* **Records for the exercise**:

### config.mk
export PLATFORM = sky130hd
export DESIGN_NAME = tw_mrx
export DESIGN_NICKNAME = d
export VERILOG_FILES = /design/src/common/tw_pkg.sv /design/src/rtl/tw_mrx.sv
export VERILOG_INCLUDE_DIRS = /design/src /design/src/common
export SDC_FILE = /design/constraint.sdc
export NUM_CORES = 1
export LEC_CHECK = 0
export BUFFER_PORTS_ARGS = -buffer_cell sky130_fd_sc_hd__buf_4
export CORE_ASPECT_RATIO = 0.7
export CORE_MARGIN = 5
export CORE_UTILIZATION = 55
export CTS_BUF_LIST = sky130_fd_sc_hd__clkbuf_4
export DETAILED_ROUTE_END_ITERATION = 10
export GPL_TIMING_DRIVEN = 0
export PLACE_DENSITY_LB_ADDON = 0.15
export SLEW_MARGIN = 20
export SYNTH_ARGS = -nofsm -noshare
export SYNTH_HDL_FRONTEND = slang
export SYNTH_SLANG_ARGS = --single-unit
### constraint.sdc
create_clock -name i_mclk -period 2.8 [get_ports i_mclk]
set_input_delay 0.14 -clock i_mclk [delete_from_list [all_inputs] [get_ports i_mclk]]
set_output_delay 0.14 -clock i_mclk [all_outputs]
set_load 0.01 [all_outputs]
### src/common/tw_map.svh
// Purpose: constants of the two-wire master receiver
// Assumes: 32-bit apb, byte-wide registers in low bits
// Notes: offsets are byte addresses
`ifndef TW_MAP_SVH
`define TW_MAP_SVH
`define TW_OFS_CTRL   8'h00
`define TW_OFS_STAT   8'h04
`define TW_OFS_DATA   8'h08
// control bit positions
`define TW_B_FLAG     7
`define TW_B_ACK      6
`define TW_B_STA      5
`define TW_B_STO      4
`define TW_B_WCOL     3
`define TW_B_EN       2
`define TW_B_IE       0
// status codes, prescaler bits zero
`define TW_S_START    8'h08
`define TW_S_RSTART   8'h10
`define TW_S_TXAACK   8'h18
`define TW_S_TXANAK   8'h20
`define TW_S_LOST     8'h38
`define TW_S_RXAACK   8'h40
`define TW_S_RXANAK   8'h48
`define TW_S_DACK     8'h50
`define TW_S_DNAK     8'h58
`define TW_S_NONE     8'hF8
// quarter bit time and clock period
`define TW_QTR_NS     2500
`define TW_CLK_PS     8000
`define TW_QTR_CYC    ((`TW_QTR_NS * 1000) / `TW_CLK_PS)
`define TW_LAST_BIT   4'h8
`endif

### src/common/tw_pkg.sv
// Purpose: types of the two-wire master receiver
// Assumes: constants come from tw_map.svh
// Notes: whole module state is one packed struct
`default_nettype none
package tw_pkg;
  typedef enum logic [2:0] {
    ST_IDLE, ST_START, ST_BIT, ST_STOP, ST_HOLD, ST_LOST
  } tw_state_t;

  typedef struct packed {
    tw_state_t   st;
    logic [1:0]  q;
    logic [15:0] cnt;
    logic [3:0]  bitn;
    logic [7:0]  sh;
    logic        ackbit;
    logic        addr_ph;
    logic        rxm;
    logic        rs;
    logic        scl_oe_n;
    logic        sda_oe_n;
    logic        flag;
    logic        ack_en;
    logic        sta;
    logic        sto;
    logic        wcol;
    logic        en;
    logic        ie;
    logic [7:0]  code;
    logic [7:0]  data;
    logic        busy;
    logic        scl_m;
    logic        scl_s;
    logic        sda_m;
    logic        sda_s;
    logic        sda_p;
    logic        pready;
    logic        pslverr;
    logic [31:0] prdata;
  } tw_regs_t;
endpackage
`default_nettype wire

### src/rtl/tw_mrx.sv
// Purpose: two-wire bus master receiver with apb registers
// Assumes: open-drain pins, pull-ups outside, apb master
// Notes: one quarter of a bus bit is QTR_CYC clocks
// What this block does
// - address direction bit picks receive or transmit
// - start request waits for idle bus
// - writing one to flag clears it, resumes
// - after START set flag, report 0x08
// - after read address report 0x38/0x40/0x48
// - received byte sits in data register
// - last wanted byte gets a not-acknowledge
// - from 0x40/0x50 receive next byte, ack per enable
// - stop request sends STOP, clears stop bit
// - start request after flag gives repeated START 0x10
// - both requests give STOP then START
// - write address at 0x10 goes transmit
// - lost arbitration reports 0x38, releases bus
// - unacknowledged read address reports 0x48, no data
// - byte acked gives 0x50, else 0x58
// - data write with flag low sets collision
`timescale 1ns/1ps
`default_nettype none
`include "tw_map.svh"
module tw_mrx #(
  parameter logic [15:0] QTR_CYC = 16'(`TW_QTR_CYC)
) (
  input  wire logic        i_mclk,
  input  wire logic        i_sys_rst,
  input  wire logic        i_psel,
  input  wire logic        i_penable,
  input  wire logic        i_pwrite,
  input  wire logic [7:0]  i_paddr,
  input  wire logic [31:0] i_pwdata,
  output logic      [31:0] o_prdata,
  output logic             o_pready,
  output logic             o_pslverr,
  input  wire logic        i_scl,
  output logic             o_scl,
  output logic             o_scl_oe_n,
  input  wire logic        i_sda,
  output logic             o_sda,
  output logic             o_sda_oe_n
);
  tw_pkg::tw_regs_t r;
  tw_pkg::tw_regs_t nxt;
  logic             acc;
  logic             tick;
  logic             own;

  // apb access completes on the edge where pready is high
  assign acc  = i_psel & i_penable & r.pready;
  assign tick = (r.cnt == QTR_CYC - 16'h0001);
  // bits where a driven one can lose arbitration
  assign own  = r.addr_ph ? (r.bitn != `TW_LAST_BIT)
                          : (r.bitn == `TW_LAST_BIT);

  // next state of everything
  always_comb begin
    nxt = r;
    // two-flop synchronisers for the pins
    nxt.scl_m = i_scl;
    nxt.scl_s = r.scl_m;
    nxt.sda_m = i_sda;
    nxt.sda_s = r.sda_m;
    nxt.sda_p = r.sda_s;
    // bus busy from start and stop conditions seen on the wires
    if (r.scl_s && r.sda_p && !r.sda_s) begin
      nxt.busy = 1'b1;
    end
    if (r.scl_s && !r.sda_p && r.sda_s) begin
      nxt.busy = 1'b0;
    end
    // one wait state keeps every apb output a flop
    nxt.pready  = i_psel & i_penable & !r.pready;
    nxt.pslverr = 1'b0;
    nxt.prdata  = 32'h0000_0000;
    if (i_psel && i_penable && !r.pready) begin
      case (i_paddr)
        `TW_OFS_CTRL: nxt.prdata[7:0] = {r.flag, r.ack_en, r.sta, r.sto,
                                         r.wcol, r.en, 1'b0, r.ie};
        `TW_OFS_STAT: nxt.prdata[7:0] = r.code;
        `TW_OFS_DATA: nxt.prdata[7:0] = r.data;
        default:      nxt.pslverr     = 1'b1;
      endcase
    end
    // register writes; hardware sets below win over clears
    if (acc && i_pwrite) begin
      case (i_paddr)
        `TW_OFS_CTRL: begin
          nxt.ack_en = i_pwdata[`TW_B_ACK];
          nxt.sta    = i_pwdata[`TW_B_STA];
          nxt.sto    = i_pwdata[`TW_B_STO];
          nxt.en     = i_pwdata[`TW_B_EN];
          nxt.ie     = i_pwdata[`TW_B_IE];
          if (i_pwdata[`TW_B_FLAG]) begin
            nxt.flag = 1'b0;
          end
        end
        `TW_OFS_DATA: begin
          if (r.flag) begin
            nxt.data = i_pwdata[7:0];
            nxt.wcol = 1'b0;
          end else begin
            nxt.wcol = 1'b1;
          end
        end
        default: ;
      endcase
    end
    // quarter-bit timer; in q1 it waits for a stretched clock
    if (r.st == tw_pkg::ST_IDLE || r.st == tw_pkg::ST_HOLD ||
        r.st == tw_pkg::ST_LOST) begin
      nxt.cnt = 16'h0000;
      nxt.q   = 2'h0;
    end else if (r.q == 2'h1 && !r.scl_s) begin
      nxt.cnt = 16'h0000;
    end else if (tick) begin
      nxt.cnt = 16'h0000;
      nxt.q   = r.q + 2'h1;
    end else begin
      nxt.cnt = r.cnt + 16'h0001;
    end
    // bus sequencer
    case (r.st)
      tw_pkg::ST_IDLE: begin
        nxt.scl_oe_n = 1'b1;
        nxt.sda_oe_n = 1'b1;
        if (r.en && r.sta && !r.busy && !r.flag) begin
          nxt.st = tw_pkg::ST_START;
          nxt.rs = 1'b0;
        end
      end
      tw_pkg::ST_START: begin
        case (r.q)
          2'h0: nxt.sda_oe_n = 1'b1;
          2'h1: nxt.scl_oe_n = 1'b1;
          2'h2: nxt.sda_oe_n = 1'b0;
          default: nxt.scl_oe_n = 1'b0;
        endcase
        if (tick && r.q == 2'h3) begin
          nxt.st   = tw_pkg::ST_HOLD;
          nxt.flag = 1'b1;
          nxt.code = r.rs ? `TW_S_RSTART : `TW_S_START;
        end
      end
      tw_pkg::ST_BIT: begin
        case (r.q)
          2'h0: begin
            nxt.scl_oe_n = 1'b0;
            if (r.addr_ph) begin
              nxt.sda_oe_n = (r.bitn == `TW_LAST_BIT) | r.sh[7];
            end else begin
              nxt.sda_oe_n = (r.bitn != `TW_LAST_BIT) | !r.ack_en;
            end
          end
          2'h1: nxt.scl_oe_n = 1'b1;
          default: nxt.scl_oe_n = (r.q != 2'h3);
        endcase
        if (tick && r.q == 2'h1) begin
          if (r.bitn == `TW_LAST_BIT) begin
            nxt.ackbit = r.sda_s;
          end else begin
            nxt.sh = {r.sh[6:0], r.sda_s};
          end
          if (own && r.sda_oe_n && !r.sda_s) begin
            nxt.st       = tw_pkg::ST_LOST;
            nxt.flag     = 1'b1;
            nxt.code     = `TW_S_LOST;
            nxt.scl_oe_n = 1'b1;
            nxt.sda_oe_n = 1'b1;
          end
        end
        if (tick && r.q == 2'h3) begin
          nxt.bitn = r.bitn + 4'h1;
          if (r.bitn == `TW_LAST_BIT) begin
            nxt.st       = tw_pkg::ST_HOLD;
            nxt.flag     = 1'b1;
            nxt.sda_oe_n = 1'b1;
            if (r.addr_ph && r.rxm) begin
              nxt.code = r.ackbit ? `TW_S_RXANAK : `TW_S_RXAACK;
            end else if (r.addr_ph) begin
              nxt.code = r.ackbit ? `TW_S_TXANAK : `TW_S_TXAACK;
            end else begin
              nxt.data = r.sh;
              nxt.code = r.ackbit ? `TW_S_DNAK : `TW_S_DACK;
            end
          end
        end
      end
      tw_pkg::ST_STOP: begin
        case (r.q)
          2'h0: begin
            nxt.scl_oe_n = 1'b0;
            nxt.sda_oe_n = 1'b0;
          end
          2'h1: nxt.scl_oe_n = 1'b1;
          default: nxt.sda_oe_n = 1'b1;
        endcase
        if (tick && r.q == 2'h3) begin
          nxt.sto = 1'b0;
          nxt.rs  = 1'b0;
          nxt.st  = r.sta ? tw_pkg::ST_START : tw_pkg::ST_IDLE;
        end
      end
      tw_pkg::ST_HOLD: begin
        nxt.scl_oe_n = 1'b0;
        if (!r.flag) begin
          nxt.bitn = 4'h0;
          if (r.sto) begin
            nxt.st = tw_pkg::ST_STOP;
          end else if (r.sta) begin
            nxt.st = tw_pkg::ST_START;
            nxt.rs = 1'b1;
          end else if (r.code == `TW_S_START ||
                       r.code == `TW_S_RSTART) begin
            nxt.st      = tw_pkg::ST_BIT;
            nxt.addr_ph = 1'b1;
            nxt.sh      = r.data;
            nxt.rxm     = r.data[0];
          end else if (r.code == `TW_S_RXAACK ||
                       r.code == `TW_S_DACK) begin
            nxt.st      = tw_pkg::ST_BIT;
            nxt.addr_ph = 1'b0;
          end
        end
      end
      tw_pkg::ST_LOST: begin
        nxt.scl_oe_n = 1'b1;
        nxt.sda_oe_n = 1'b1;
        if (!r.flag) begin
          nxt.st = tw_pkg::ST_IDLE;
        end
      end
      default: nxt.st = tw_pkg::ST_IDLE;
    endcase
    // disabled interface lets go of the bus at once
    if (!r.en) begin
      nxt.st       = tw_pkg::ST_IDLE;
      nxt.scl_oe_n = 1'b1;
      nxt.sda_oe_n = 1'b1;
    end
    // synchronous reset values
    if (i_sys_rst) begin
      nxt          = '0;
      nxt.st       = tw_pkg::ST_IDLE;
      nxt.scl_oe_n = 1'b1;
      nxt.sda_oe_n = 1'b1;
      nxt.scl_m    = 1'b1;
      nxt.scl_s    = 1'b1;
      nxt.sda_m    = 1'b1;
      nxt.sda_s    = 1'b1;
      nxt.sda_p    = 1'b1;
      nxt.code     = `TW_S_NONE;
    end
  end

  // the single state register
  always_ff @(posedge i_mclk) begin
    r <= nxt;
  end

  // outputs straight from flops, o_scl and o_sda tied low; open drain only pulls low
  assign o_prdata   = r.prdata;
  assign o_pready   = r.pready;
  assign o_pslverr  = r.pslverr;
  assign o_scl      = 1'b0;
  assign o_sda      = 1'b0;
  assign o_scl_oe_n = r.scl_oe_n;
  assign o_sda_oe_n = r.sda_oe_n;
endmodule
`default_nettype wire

* **What you have to do**:
From the entries above, copy each line holding "single".

* **Solved exercise**:
export SYNTH_SLANG_ARGS = --single-unit
  // the single state register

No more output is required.